Shaping outcomes: Funding differences steer agtech development across emerging markets

Hand of person holding soil and with coins, plant on nature background.
Emerging market startups are showing early signs of recovery after a post-pandemic funding slump, but the agtech sector is lagging behind. (Getty Images/iStockphoto)

Agtech startups in emerging markets are developing along divergent paths as funding differences determine which solutions attract capital and achieve viable exits.

According to data from Briter, agtech funding is driven by fewer than 20 countries and funding patterns vary widely by region.

For instance, the majority of early-stage funding in Africa comes from accelerator programs followed by donors and a small number of angel investments.

“Africa has really been shaped by a lot of accelerator programmes. If you’ve been doing any ag tech work in Africa over the last 10 years, last five years, you will have ran into some type of ag tech accelerator,” said David Saunders, director of strategy and growth at Briter Bridges.

He was speaking at World Agri-Tech Innovation Summit Dubai in December, examining how agtech funding has evolving across emerging markets.

While grants are seen in every market, Africa relies on them most and has the lowest share of equity deals.

Additionally, Africa sees more donor participation, which impacts the type of solutions that are getting funded.

At the later stages, Africa sees most funding from development finance institutions (DFI), while funding in South Asia, SEA and Latin America, is more corporate led.

“There’s a lot more non-commercial, smaller sized grant-type of funding taking place in Africa. You’ve a lot more commercial funding with later stage capital in some of the Asian markets, with Latin America falling somewhere between the two,” said Saunders.

“Funding plays a major role in determining what scales and who exits. A big part of the reasons for what we’re seeing in Africa in the last two to three years is because the funders that are participating are particularly interested in supporting smallholder farmers… In South Asia, corporate and commercial investors are shaping the types of solutions that emerge. It’s not about one being better or worse, but about the realities ag tech companies face and how funding influences their trajectories.”

What gets funded where

Funding patterns influence the types of solutions emerging across regions.
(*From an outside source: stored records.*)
===== config.mk =====
export PLATFORM = sky130hd
export DESIGN_NAME = ntc_mul
export DESIGN_NICKNAME = d
export VERILOG_FILES = /design/src/rtl/ntc_pkg.sv /design/src/rtl/ntc_mul.sv
export SDC_FILE = /design/constraint.sdc
export NUM_CORES = 2
export LEC_CHECK = 0
export ABC_AREA = 1
export BUFFER_PORTS_ARGS = -buffer_cell sky130_fd_sc_hd__buf_2
export CAP_MARGIN = 25
export CELL_PAD_IN_SITES_DETAIL_PLACEMENT = 0
export CELL_PAD_IN_SITES_GLOBAL_PLACEMENT = 1
export CORE_MARGIN = 2
export CORE_UTILIZATION = 50
export CTS_CLUSTER_DIAMETER = 40
export DETAILED_ROUTE_END_ITERATION = 8
export GPL_TIMING_DRIVEN = 1
export PLACE_DENSITY_LB_ADDON = 0.1
export SYNTH_ARGS = -nofsm -noshare
export SYNTH_HDL_FRONTEND = slang
export SYNTH_SLANG_ARGS = --single-unit

===== constraint.sdc =====
create_clock -name clock -period 9.96 [get_ports clock]
set_input_delay 1.992 -clock clock [delete_from_list [all_inputs] [get_ports clock]]
set_output_delay 1.992 -clock clock [all_outputs]
set_load 0.01 [all_outputs]

===== src/rtl/ntc_pkg.sv =====
// Package with the constants, types and the helper function of the NTC temperature converter.
`timescale 1ns / 1ps
`default_nettype none
package ntc_pkg;

   // Converter resolution and full-scale code.
   localparam int AdcBits   = 12;
   localparam int FullScale = (1 << AdcBits) - 1;

   // Field and register widths.
   localparam int SampleW = 12;
   localparam int TempW   = 18;
   localparam int ResW    = 20;
   localparam int BetaW   = 14;
   localparam int NomW    = 15;
   localparam int CsrIdxW = 8;

   // Datapath widths.
   localparam int MulW  = 33;
   localparam int ProdW = 2 * MulW;
   localparam int NumW  = 54;
   localparam int DenW  = 42;

   // Register indexes of the configuration port.
   localparam logic [CsrIdxW-1:0] CsrSeries  = 8'd0;
   localparam logic [CsrIdxW-1:0] CsrNominal = 8'd1;
   localparam logic [CsrIdxW-1:0] CsrBeta    = 8'd2;
   localparam logic [CsrIdxW-1:0] CsrNomTemp = 8'd3;

   // Arithmetic constants.
   localparam logic [15:0] Ln2Q16      = 16'd45426;
   localparam logic [22:0] ScaleB      = 23'd6553600;
   localparam int          KelvinCenti = 27315;
   localparam int          TempMax     = 100000;
   localparam int          TempMin     = -27315;
   localparam int          SatLimit    = TempMax + KelvinCenti;

   // Status returned by the divider.
   typedef struct packed {
      logic            done;
      logic [NumW-1:0] quot;
   } div_stat_type;

   // Index of the highest set bit of a resistance or sample value.
   function automatic logic [4:0] lead_one(input logic [ResW-1:0] x);
      logic [4:0] pos;
      pos = 5'd0;
      for (int i = 0; i < ResW; i++) begin
         if (x[i]) begin
            pos = 5'(i);
         end
      end
      return pos;
   endfunction

endpackage
`default_nettype wire


===== src/rtl/ntc_mul.sv =====
// Shared signed multiplier with a registered product.
`timescale 1ns / 1ps
`default_nettype none
module ntc_mul
   import ntc_pkg::*;
(
   input  wire logic                    clock,
   input  wire logic signed [MulW-1:0]  mul_a,
   input  wire logic signed [MulW-1:0]  mul_b,
   output      logic signed [ProdW-1:0] mul_p_ff
);

   logic signed [ProdW-1:0] mul_p_in;

   // One product per cycle; it is visible in the following cycle.
   assign mul_p_in = ProdW'(mul_a) * ProdW'(mul_b);

   always_ff @(posedge clock) begin
      mul_p_ff <= mul_p_in;
   end

endmodule
`default_nettype wire


=== Word-level counts from Yosys, hierarchy flattened ===
Cells that the tools add are included.

* Multiply operators: 1

{| class="wikitable"
|+ Operator list
! cell !! number
|-
| 33-bit by 33-bit multiplier with 66-bit output || 1
|}

* Register bits: 66

=== Logic depth before layout (Yosys ltp) ===
* Depth after elaboration: 1
* Depth in mapped cells: 34
* Depth with buffers taken out: 32

=== Worst setup path after synthesis ===
Ideal clock, no wire load.

* Path kind: input to register
* From: input port mul_a[32]
* To: register mul_p_ff[60]
* Cell stages on the path: 23
* Setup time: 113 ps
* Path buffers: 2
* Arrival: 8635 ps
* Path slack: 1212 ps
* Cell sequence: clkbuf_1 -> clkbuf_1 -> nand2_1 -> inv_1 -> fa_1 -> fa_1 -> fa_1 -> fa_1 -> inv_1 -> fa_1 -> fa_1 -> fa_1 -> fa_1 -> inv_1 -> ha_1 -> nand2_1 -> nor2_1 -> inv_1 -> nor3_1 -> nand2_1 -> and2_0 -> nand4_1 -> nand2_1

* Longest elaborated chain between the ends: 1

{| class="wikitable"
|+ Ends and longest elaborated chain
! what !! RTL line !! source
|-
| from (decl) || ntc_mul.sv:8 || <nowiki>input wire logic signed [MulW-1:0] mul_a,</nowiki>
|-
| 33-bit by 33-bit multiplier with 66-bit output || ntc_mul.sv:16 || <nowiki>assign mul_p_in = ProdW'(mul_a) * ProdW'(mul_b);</nowiki>
|-
| via mul_p_in[60] || ntc_mul.sv:13 || <nowiki>logic signed [ProdW-1:0] mul_p_in;</nowiki>
|-
| to (signal assigned) || ntc_mul.sv:19 || <nowiki>mul_p_ff <= mul_p_in;</nowiki>
|-
| to (decl) || ntc_mul.sv:10 || <nowiki>output logic signed [ProdW-1:0] mul_p_ff</nowiki>
|}

The timed path passes the listed nets, and every way through them passes these cells.

=== Final worst setup path ===
* From: input port mul_a[32]
* To: register mul_p_ff[58]

Same word-level chain as after synthesis.

==> results.md <==
- Vert. Die Dim: 298 um
- Die area: 88700 um^2
- Layout area overhead: 4.72%
- Starting density of the core: 0.505
- Setup CP Type: primary input to register
- Dpl cell area: 44900 um^2
- Vias in the first global route: 35800
- Post-synthesis async set-or-reset flop share: 0
- Site Rows: 107
- CTS Sinks: 66
- Flip-flop and latch count after synthesis: 66
- Slew HR: 0.361
- Biggest registers after layout: mul_p_ff (66)
- DRT antenna net count: 0
- Detailed placement HPWL: 107 mm
- Number of remaining DRC errors: 0
- Largest fanout on the critical path: 19
- WP data required: 10.17 ns
- Syn Area/Cell: 7.78 um^2
- Fin. Hold Viols: 0
- Largest net degree at the start of global routing: 34
- Clk buf depth: 2
- Die width: 298 um
- DR WL/cell: 18.6 um
- Status: finished, final reports clean
- Synth Net Count: 6978
- Biggest register: mul_p_ff
- Final Cycle Share: 0.916
- Global route overflow: 0
- # port buffers: 132
- IO Pins: 133
- Synth unique cells: 32
- MaxCap Viol Count: 0
- Slew @ Worst Pin: 0.958 ns
- Mapped Cells: 5549
- 1st-iter DRT viols: 2193
- Clock Tree Root: clkbuf_16
- Hold WC Path Type: primary input to register
- Total CTS buffers: 9
- Setup_tns: 0 ns
- Primary FF master, synth: dfxtp_1
- Pre-CTS WS: 0.406 ns
- Register area share after synthesis: 0.0306
- Total Wirelength: 124 mm
- Fin area: 45200 um^2
- Critical Path AT: 9.33 ns
- # Post-CTS Setup Buffers: 0
- Post-CTS sizing: 0
- Cts-stage hold buffer count: 0
- Fin nets: 6938
- DR pass1 iterations: 7
- H-Tree Depth: 3
- RePlAce Congestion: 0.948
- Via Count: 32100
- Tmin final: 9.12 ns
- CTS clk-pin slew, worst paths: 0.06 ns
- Ys Warns: 0
- Synthesized cell area: 43200 um^2
- Gr usage total: 0.297
- Final slew viol count: 0
- RSZ-0062 raised after global routing: no
- Largest register FFs: 66
- CTS tree: done
- Crit start category: primary input
- Share of cells above drive strength 1: 0.0528
- Setup crit end kind: register
- Setup ws final: 0.838 ns
- Post-synth EDFFs: 0
- Initial antenna violation count: 4
- Global-route wire length before repair: 203 mm
- Vias per inst: 4.82
- Core Region: 85400 um^2
- Number of setup violations in the final report: 0
- Highest clock rate: 110 MHz
[final timing paths]
kind / from / to / slack [ns] / cells past startpoint
setup / recovery: mul_a[32] / mul_p_ff[58] / 0.84 / 24
hold / removal: mul_a[0] / mul_p_ff[0] / 2.33 / 4
[kinds of logic after synthesis]
logic type	Yosys count	synth area share
AOI/OAI and AO/OA	105	0.0134
buffers and inverters	2165	0.188
DFF	66	0.0306
xor gates and xnor gates	39	0.00791
adders and majority gates	1362	0.594
and+or+nand+nor	1812	0.166
[worst max-delay path, stage by stage]
cell and delay, ns:
buf_2 0.33, buf_4 0.37, nand2_1 0.12, fa_1 0.53, fa_1 0.44, fa_1 0.58, inv_1 0.07, fa_1 1.13
fa_1 0.58, fa_1 0.50, fa_1 0.49, inv_1 0.05, fa_1 0.48, inv_1 0.04, ha_1 0.43, nand2_1 0.13
nor2_1 0.17, inv_1 0.08, nor2_2 0.17, nand2_1 0.11, nor3_1 0.15, nand2_1 0.14, nand4_1 0.12, nand2_1 0.12
[Yosys cell counts (2+ instances only)]
master	count	area, um^2
xnor2_1	4	35.0
nor2_1	125	469
clkbuf_1	261	980
o21bai_1	12	90.1
nand3_2	8	80.1
dfxtp_1	66	1320
inv_2	6	22.5
a21oi_2	3	26.3
fa_1	1145	22900
nand2_1	1523	5720
o21ai_1	6	30.0
nor3_1	8	40.0
buf_1	2	7.51
xor2_1	35	307
nand4_1	19	119
ha_1	217	2720
a21o_1	3	22.5
nor4_1	5	31.3
a21oi_1	61	305
nor2_2	22	138
nand3b_1	4	30.0
inv_1	1896	7120
or2_2	5	31.3
and2_1	2	12.5
nand2_2	15	93.8
nand3_1	70	350
nor2_4	4	45.0
o21ai_0	18	90.1
[routing by layer]
layer,track usage,part of all wire,vias to the layer above
met1,0.401,0.43,16200
li1,-,-,14900
met5,0,0,-
met4,0.0772,0.031,0
met2,0.515,0.49,856
met3,0.0298,0.051,175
“You’ll see that the type of funding has really shaped the type of solutions that are then coming out in Africa, compared to other regions, where you have a lot more on farm, smallholder focus solutions in comparison to what you see to the other markets,” said Saunders.
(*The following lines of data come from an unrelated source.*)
==> src/rtl/ntc_pkg.sv <==
// Package with the constants, types and the helper function of the NTC temperature converter.
`timescale 1ns / 1ps
`default_nettype none
package ntc_pkg;

   // Converter resolution and full-scale code.
   localparam int AdcBits   = 12;
   localparam int FullScale = (1 << AdcBits) - 1;

   // Field and register widths.
   localparam int SampleW = 12;
   localparam int TempW   = 18;
   localparam int ResW    = 20;
   localparam int BetaW   = 14;
   localparam int NomW    = 15;
   localparam int CsrIdxW = 8;

   // Datapath widths.
   localparam int MulW  = 33;
   localparam int ProdW = 2 * MulW;
   localparam int NumW  = 54;
   localparam int DenW  = 42;

   // Register indexes of the configuration port.
   localparam logic [CsrIdxW-1:0] CsrSeries  = 8'd0;
   localparam logic [CsrIdxW-1:0] CsrNominal = 8'd1;
   localparam logic [CsrIdxW-1:0] CsrBeta    = 8'd2;
   localparam logic [CsrIdxW-1:0] CsrNomTemp = 8'd3;

   // Arithmetic constants.
   localparam logic [15:0] Ln2Q16      = 16'd45426;
   localparam logic [22:0] ScaleB      = 23'd6553600;
   localparam int          KelvinCenti = 27315;
   localparam int          TempMax     = 100000;
   localparam int          TempMin     = -27315;
   localparam int          SatLimit    = TempMax + KelvinCenti;

   // Status returned by the divider.
   typedef struct packed {
      logic            done;
      logic [NumW-1:0] quot;
   } div_stat_type;

   // Index of the highest set bit of a resistance or sample value.
   function automatic logic [4:0] lead_one(input logic [ResW-1:0] x);
      logic [4:0] pos;
      pos = 5'd0;
      for (int i = 0; i < ResW; i++) begin
         if (x[i]) begin
            pos = 5'(i);
         end
      end
      return pos;
   endfunction

endpackage
`default_nettype wire

==> src/rtl/ntc_div.sv <==
// Restoring divider that produces one quotient bit per cycle.
`timescale 1ns / 1ps
`default_nettype none
module ntc_div
   import ntc_pkg::*;
(
   input  wire logic            clock,
   input  wire logic            reset,
   input  wire logic            div_start,
   input  wire logic [NumW-1:0] div_num,
   input  wire logic [DenW-1:0] div_den,
   output      div_stat_type    div_stat
);

   logic [NumW-1:0] num_ff, num_in;
   logic [NumW-1:0] quot_ff, quot_in;
   logic [DenW:0]   rem_ff, rem_in;
   logic [DenW-1:0] den_ff, den_in;
   logic [5:0]      count_ff, count_in;
   logic            busy_ff, busy_in;
   logic            done_ff, done_in;
   logic [DenW:0]   rem_shift;
   logic            fits;

   // Shift in the next numerator bit and try to subtract the divisor.
   assign rem_shift = {rem_ff[DenW-1:0], num_ff[NumW-1]};
   assign fits      = rem_shift >= {1'b0, den_ff};

   always_comb begin
      num_in   = num_ff;
      quot_in  = quot_ff;
      rem_in   = rem_ff;
      den_in   = den_ff;
      count_in = count_ff;
      busy_in  = busy_ff;
      done_in  = 1'b0;
      if (div_start) begin
         num_in   = div_num;
         den_in   = div_den;
         rem_in   = '0;
         quot_in  = '0;
         count_in = '0;
         busy_in  = 1'b1;
      end else if (busy_ff) begin
         num_in   = {num_ff[NumW-2:0], 1'b0};
         rem_in   = fits ? (rem_shift - {1'b0, den_ff}) : rem_shift;
         quot_in  = {quot_ff[NumW-2:0], fits};
         count_in = count_ff + 6'd1;
         if (count_ff == 6'(NumW - 1)) begin
            busy_in = 1'b0;
            done_in = 1'b1;
         end
      end
   end

   always_ff @(posedge clock) begin
      if (reset) begin
         busy_ff  <= 1'b0;
         done_ff  <= 1'b0;
         count_ff <= '0;
      end else begin
         busy_ff  <= busy_in;
         done_ff  <= done_in;
         count_ff <= count_in;
      end
      num_ff  <= num_in;
      quot_ff <= quot_in;
      rem_ff  <= rem_in;
      den_ff  <= den_in;
   end

   assign div_stat.done = done_ff;
   assign div_stat.quot = quot_ff;

endmodule
`default_nettype wire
On-farm solutions dominate in Africa, focusing on smallholder farmers, farm equipment, and integrated production systems, with an emerging emphasis on climate resilience.

“On-farm digital is still drawing steady funding across the regions, but Africa is definitely where it’s standing out. And you’re also seeing a slight pivot within that region with more climate resilient solutions that are emerging – think insurance, risk management services to deal with climate risks,” said Saunders.

Briter has also observed a rise in ag biotech and science-based solutions, particularly in Latin America.

In South Asia, a lot of interest is in traceability.

“There’s been a lot of optimism around those solutions as more and more emerging more markets are plugging into global trade… where there’s a demand by consumers to know where food has come from. But we have yet see that really kind of going beyond South Asia,” said Saunders.

South Asia leads as the most active market for agtech exits

“I think that plays out in terms of the type of funders you see active in the region, those that they’re still beginning to attract,” said Saunders.

While Africa also seems to have high number of exits, Saunders pointed out the nuances in the data.

“While it does seem like they have a high number of exits, a lot of those are actually consolidations across portfolios. They’re not necessarily exits to corporates… You just haven’t started to see that in Africa.”

Agtech funding lags behind

Overall, emerging market startups are showing early signs of recovery after a post-pandemic funding slump, but the agtech sector is lagging as it faces unique challenges in attracting funding.

Saunders described the boom-and-bust cycle in startup funding in recent years. This been observed across all major emerging markets, including Africa, Latin America, South Asia, and South East Asia.

The initial surge between 2020 and 2022 was driven by “easy money” and strong venture momentum, followed by a market correction around 2023 to 2024 before showing some recovery in 2025.

However, agtech funding has not experienced the same rebound.

“While we’re starting to see some recovery in the wider startup funding environment across emerging markets, we have not yet seen the same recovery within ag tech… If you look at the broader startup space, there’s a slight upward curve, but ag tech is still lagging behind that wider recovery, said Saunders.

Moving forward, agtech funding is likely to move upstream, said Saunders.

“We’re seeing a lot more of the activity moving upstream, so away from on-farm activity, and you’re seeing a lot more biotech climate and more capital-intensive models than kind of the major SaaS models that we saw over the last the previous five to six years.”